Dans un communiqué publié hier, le 6 août, le MRDP-Twirwaneho a dénoncé les attaques orchestrées par les FARDC, avec le soutien des FDLR et de l’armée burundaise, ciblant les villages de Kipupu, Bilalo Mbili et Lulenge, dans la région de Minembwe. Selon ce groupe armé, ces offensives visent spécifiquement les civils Banyamulenge.
« Plusieurs villages des localités de Malunde, Mikenge et Kivogerwa ont été la cible d’attaques à l’arme lourde, causant de nombreux morts et forçant des centaines de familles, déjà en pleine réinstallation, à fuir à nouveau leurs foyers », déplore le communiqué.
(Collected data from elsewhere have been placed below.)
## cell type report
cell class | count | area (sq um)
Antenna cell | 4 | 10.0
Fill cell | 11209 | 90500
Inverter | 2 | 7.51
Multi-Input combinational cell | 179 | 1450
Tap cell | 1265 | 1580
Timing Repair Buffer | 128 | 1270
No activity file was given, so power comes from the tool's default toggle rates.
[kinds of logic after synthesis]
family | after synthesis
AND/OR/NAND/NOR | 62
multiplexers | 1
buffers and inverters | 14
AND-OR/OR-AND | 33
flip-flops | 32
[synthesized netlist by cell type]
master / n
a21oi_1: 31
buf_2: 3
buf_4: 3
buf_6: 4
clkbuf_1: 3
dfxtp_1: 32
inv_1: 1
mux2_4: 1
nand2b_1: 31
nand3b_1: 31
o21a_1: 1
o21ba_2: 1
### flow/run.sh
#!/bin/bash
# OpenROAD 26Q1-2900-gdf79404cd8, Yosys 0.63+post, stock flow scripts
make -C /OpenROAD-flow-scripts/flow DESIGN_CONFIG=/design/flow/config.mk WORK_HOME=/design/flow/orfs finish
### flow/constraint.sdc
current_design Top

set clk_period 3.7
set clk_io_pct 0.2

create_clock -name clk0 -period $clk_period [get_ports {clk}]

set non_clock_inputs [all_inputs -no_clocks]
set_input_delay [expr $clk_period * $clk_io_pct] -clock clk0 $non_clock_inputs
set_output_delay [expr $clk_period * $clk_io_pct] -clock clk0 [all_outputs]
### flow/config.mk
export PLATFORM = sky130hd
export DESIGN_NAME = Top
export DESIGN_NICKNAME = Top
export VERILOG_FILES = /design/flow/design.v
export SDC_FILE = /design/flow/constraint.sdc
export NUM_CORES = 4
export LEC_CHECK = 1
export CORE_UTILIZATION = 50
### flow/design.v
`timescale 1ns / 1ps
module Receiver(
		input ps2d,
		input CLK,
		output [25:0]FinalNote	
    );
	 reg [25:0] Frec;
	 reg[7:0] data;
	 reg [3:0] estado;
	 reg [25:0] count;
	 reg clkRedu;
	 always @(posedge CLK) begin
		count <= count + 1;
		if(count == 1_786) begin 
			clkRedu <= !clkRedu;
			count <= 0;
		end
	 end
	 always @(posedge clkRedu)
	 begin 
		case(estado)
		0: begin
			if(ps2d == 0)
				estado <= 1;
			else
				estado <= 0;
		end
		1: begin
			data[0] <= ps2d;
			estado <= 2;
		end
		2: begin
			data[1] <= ps2d;
			estado <= 3;
		end
		3: begin
			data[2] <= ps2d;
			estado <= 4;
		end
		4: begin
			data[3] <= ps2d;
			estado <= 5;
		end
		5: begin
			data[4] <= ps2d;
			estado <= 6;
		end
		6: begin
			data[5] <= ps2d;
			estado <= 7;
		end
		7: begin
			data[6] <= ps2d;
			estado <= 8;
		end
		8: begin
			data[7] <= ps2d;
			estado <= 9;
		end
		9:
			estado <= 0;
		default:
			estado <= 0;
		endcase
	 end
	 always @(posedge clkRedu) begin
		if(data == 8'h1Z)  
			Frec <= 95_555;
		else if(data == 8'h22)  
			Frec <= 85_132;
		else if (data == 8'h21)  
			Frec <= 75_843;
		else if (data == 8'h2A)  
			Frec <= 71_586;
		else if (data == 8'h32)  
			Frec <= 63_776;
		else if (data == 8'h31)  
			Frec <= 56_818;
		else if (data == 8'h3A)  
			Frec <= 50_620;
		else if(data == 8'h1C)  
			Frec <= 190_840;
		else if(data == 8'h1B)  
			Frec <= 173_611;
		else if (data == 8'h23)  
			Frec <= 151_515;
		else if (data == 8'h2B)  
			Frec <= 142_857;
		else if (data == 8'h34)  
			Frec <= 127_551;
		else if (data == 8'h33)  
			Frec <= 113_636;
		else if (data == 8'h3B)  
			Frec <= 101_239;
		else if(data == 8'h15)  
			Frec <= 382_205;
		else if(data == 8'h1D)  
			Frec <= 340_507;
		else if (data == 8'h24)  
			Frec <= 303_361;
		else if (data == 8'h2D)  
			Frec <= 286_336;
		else if (data == 8'h2C)  
			Frec <= 255_102;
		else if (data == 8'h35)  
			Frec <= 227_273;
		else if (data == 8'h3C)  
			Frec <= 202_478;
			else if(data == 8'h16)  
			Frec <= 764_526;
		else if(data == 8'h1E)  
			Frec <= 681_013;
		else if (data == 8'h26)  
			Frec <= 606_796;
		else if (data == 8'h25)  
			Frec <= 572_737;
		else if (data == 8'h2E)  
			Frec <= 510_204;
		else if (data == 8'h36)  
			Frec <= 454_545;
		else if (data == 8'h3D)  
			Frec <= 404_924;
		else 
			Frec <= 0;
	 end
	assign FinalNote = Frec;
endmodule
`timescale 1ns / 1ps
module Top(
		input PS2D,
		input clk,
		output reg NOTE
    );
	 wire[25:0] note;
	 reg [25:0] count;
	 Receiver receiver(.ps2d(PS2D), .CLK(clk), .FinalNote(note));
	 always @(posedge clk) begin
		begin
			count <= count + 1;
			if(count == note) begin
				NOTE <= !NOTE;  
				count <= 0;
			end
		end
	 end
endmodule
===== design/flow/config.mk =====
export PLATFORM = sky130hd
export DESIGN_NAME = relu
export DESIGN_NICKNAME = relu
export VERILOG_FILES = /design/flow/design.v
export SDC_FILE = /design/flow/constraint.sdc
export NUM_CORES = 4
export LEC_CHECK = 1
export CORE_UTILIZATION = 30

===== design/flow/run.sh =====
#!/bin/bash
# OpenROAD 26Q1-2900-gdf79404cd8, Yosys 0.63+post, stock flow scripts
make -C /OpenROAD-flow-scripts/flow DESIGN_CONFIG=/design/flow/config.mk WORK_HOME=/design/flow/orfs finish
## ./run.sh

```bash
#!/bin/bash
# OpenROAD 26Q1-2900-gdf79404cd8, Yosys 0.63+post, stock flow scripts
make -C /OpenROAD-flow-scripts/flow DESIGN_CONFIG=/design/flow/config.mk WORK_HOME=/design/flow/orfs finish
```

## ./config.mk

```make
export PLATFORM = sky130hd
export DESIGN_NAME = stochastic_rounding
export DESIGN_NICKNAME = stochastic_rounding
export VERILOG_FILES = /design/flow/design.v
export SDC_FILE = /design/flow/constraint.sdc
export NUM_CORES = 4
export LEC_CHECK = 1
export CORE_UTILIZATION = 30
```

## ./constraint.sdc

```tcl
current_design stochastic_rounding

set clk_period 6.1
set clk_io_pct 0.2

create_clock -name clk0 -period $clk_period [get_ports {clk}]

set non_clock_inputs [all_inputs -no_clocks]
set_input_delay [expr $clk_period * $clk_io_pct] -clock clk0 $non_clock_inputs
set_output_delay [expr $clk_period * $clk_io_pct] -clock clk0 [all_outputs]
```

## ./design.v

```verilog
module stochastic_rounding(clk, rst_n, sr_in, sr_out);
	input wire clk, rst_n;
	input wire [31:0] sr_in;
	output reg [15:0] sr_out;
	reg [15:0] lsfr;
	wire [31:0] add;
always @(posedge clk or negedge rst_n) begin
	if (!rst_n) begin
		lsfr <= 16'h9fc7;
		sr_out <= 16'h0;
	end else begin
		lsfr[0] <= lsfr[1];
		lsfr[1] <= lsfr[2];
		lsfr[2] <= lsfr[3];
		lsfr[3] <= lsfr[4];
		lsfr[4] <= lsfr[5];
		lsfr[5] <= lsfr[6];
		lsfr[6] <= lsfr[7];
		lsfr[7] <= lsfr[8];
		lsfr[8] <= lsfr[9];
		lsfr[9] <= lsfr[10];
		lsfr[10] <= lsfr[11];
		lsfr[11] <= lsfr[0] ^ lsfr[12];
		lsfr[12] <= lsfr[13];
		lsfr[13] <= lsfr[0] ^ lsfr[14];
		lsfr[14] <= lsfr[0] ^ lsfr[15];
		lsfr[15] <= lsfr[0];
		if (!add[31]) begin
			sr_out <= (&(!add[30:27])) ? {add[31],add[26:12]} : 16'h7fff;
		end else begin
			sr_out <= (&add[30:27]) ? {add[31],add[26:12]} : 16'h8000;
		end
	end
end
assign add = sr_in + {20'h0, lsfr[11:0]};
endmodule
```

==> summary.rpt <==
IMPLEMENTATION SUMMARY REPORT
----------------------------------------------------
[Status]
  Result of the run ........................ finished, final reports clean

[Clock network]
  Clock transition at the register clock pins on the worst setup and hold paths after CTS ........................ roughly 60 ps
  Clock sinks ........................ 32
  CTS Hold Bufs ........................ 0
  Postcts setup bufs ........................ 0
  Clock tree from TritonCTS ........................ built
  Buffer cell driving the clock tree root ........................ sky130_fd_sc_hd__clkbuf_8
  Worst-Skew Late Latency ........................ 270 ps
  Worst-case clock buffer depth ........................ 2
  Gates resized, CTS repair ........................ 0
  H-tree level count ........................ 2
  Clock buffer count from CTS ........................ 5

[Detailed routing]
  Residual DRC ........................ 0
  Post-detailed-routing wire length ........................ about 3000 um
  Routed wirelength normalized by instance count ........................ around 12 um
  Final ANT Viol Nets ........................ 0
  Starting DRT DRC Count ........................ between 40 and 50
  Detailed-route vias per instance ........................ approximately 4.6
  Number of diodes added for antenna fixing ........................ 0
  Number of vias in the routed layout ........................ ~1200
  Drt pass-1 iters ........................ 4

[Power]
  Leakage component of the power ........................ ~0.98 nW
  Fraction of power spent switching nets ........................ 0.207
  Total power after layout ........................ 0.000463 W
  Power density cells ........................ a little over 200 mW/mm2
  Combinational power share ........................ 0.149
  Proportion of power drawn by flip-flops and latches ........................ 0.484
  Maximum ir drop on the vdd rail ........................ 0.0000786 V
  Internal portion of total power ........................ approximately 0.00037 W
  Switching power ........................ around 0.000096 W
  Proportion of power drawn by the clock network ........................ 0.367

[Synth]
  Synthesized area per cell ........................ between 10 and 15 um2
  Mapped Cells ........................ ~130
  Number of warnings reported in the yosys synthesis log ........................ 1
  Post-synthesis cell type count ........................ 39
  Seq/Total Area, Yosys ........................ 0.503
  Yosys chip area ........................ between 0.0015 and 0.002 mm2
  Cells in synth_stat.txt ........................ about 130
  Ys flops ........................ 32
  Share of the synthesized area in the top cell type ........................ 0.324
  Post-synthesis cell type with the largest combined area ........................ sky130_fd_sc_hd__dfrtp_1
  Netlist Area Pre-Place ........................ roughly 0.0016 mm2
  Largest cells by area after synthesis ........................ sky130_fd_sc_hd__dfrtp_1 32%, sky130_fd_sc_hd__dfstp_2 18%, sky130_fd_sc_hd__ha_1 8.5%, sky130_fd_sc_hd__a21oi_2 5.9%, sky130_fd_sc_hd__xor2_1 4.9%

[Timing]
  Highest clock rate ........................ between 200 and 300 MHz
  Final worst-path setup slack ........................ between 2000 and 3000 ps
  Crit path time final ........................ around 3500 ps
  Tightest hold margin ........................ roughly 360 ps
  Clk_skew ........................ roughly 3.6 ps
  Setup TNS ........................ 0 ps
  Worst relative slew slack ........................ 0.482
  Period utilisation layout ........................ 0.567
  Worst slew pin tran ........................ 777 ps
  Unrepaired setup endpoints after global routing ........................ false
  Setup violators final ........................ 0
  Slew Limit Fails ........................ 0
  Final hold violation count ........................ 0

[Die]
  Site Rows ........................ 26
  Horizontal die dimension ........................ 75.5 um
  Floorplan utilization ........................ 0.315
  I/O pin count ........................ 50
  Die Y-Extent ........................ roughly 75 um
  Core area ........................ 0.00514 mm2
  Chip Area ........................ 0.00570 mm2

[GRT]
  Vias in the first global route ........................ 1164
  Global routing usage summed across all routing layers ........................ 0.119
  Pin count of the biggest net entering global routing ........................ 33
  Remaining global-route overflow ........................ 0
  Initial antenna violation count ........................ 0
  Wire length of the first global-routing pass ........................ ~5100 um

[Final layout]
  Fraction of layout instances using a drive strength above 1 ........................ 0.242
  Final design area excluding fillers ........................ roughly 0.0023 mm2
  Growth of design area from synthesis to finish ........................ 39.7%

[Critical path]
  Peak fanout along the critical path ........................ 15
  Capturing element type of the critical path ........................ flip-flop
  Startpoint class of the critical path ........................ input pin
  Crit Path Category ........................ in2reg
  Endpoint required time on the critical path ........................ 6220 ps
  Arrival @ worst endpoint ........................ roughly 3600 ps

[Place]
  Setup slack at placement ........................ roughly 2300 ps
  DP Area ........................ ~0.0022 mm2
  DP Wirelength ........................ between 2000 and 2500 um
  GP Congestion ........................ approximately 0.84
  Quantity of I/O buffers inserted on ports ........................ just under 50

[Min path]
  Worst hold-check path type ........................ reg2reg

[Job]
  Tool Warnings ........................ 25
  # Max-Cap Violations ........................ 0

----------------------------------------------------
## power groups by stage
stage         Combinational, W  Sequential [W]  Clock, W
global route         0.0000762        0.000224  0.000186
CTS                  0.0000700        0.000224  0.000177
finish               0.0000688        0.000224  0.000170
## cell usage in the layout, fill, tap and decap left out, types with 2 or more instances in the layout
| cell | Yosys | routed |
|---|---|---|
| sky130_fd_sc_hd__nand4_1 | 4 | 4 |
| sky130_fd_sc_hd__ha_1 | 11 | 11 |
| sky130_fd_sc_hd__dfrtp_1 | 21 | 21 |
| sky130_fd_sc_hd__a21o_1 | 2 | 2 |
| sky130_fd_sc_hd__nand3_1 | 3 | 3 |
| sky130_fd_sc_hd__dfstp_2 | 11 | 11 |
| sky130_fd_sc_hd__xnor2_1 | 4 | 4 |
| sky130_fd_sc_hd__a21oi_1 | 13 | 13 |
| sky130_fd_sc_hd__clkbuf_8 | 0 | 7 |
| sky130_fd_sc_hd__nor2_1 | 2 | 2 |
| sky130_fd_sc_hd__clkdlybuf4s50_1 | 0 | 49 |
| sky130_fd_sc_hd__and4_1 | 2 | 2 |
| sky130_fd_sc_hd__a21oi_2 | 11 | 11 |
| sky130_fd_sc_hd__o21ai_0 | 2 | 2 |
| sky130_fd_sc_hd__nand2_1 | 10 | 10 |
| sky130_fd_sc_hd__xor2_1 | 9 | 9 |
Les victimes, selon le MRDP-Twirwaneho, sont privées de toute aide d’urgence, tandis que les femmes et les enfants sont terrorisés par les bombardements incessants, même dans la brousse où ils cherchent refuge.

Le Twirwaneho accuse l’armée congolaise de violer le cessez-le-feu permanent établi avec l’AFC-M23 à Doha, en intensifiant les attaques le 6 août dans la région de Minembwe.
Pour ce mouvement d’autodéfense du peuple Banyamulenge, ces agissements compromettent les efforts de désescalade prévus par l’accord signé à Doha.
Face à cette escalade de la violence, le MRDP-Twirwaneho appelle la communauté internationale à intervenir, soulignant que la situation humanitaire se détériore rapidement. « Ces attaques massives et de plus en plus violentes surviennent alors que Kinshasa avait pourtant réaffirmé son engagement au cessez-le-feu dans le cadre du processus des accords de Doha », indique le communiqué.
Hier, les Wazalendo, alliés des FARDC, ont revendiqué la prise de Mikenge, alors que l’attaque de ce matin est perçue comme une contre-offensive des Twirwaneho, alliés aux rebelles de l’AFC-M23.
La situation sécuritaire continue de se détériorer dans cette partie du Sud-Kivu, malgré les espoirs de paix suscités par l’accord de principe signé entre le gouvernement congolais et l’AFC-M23 le 19 juillet à Doha.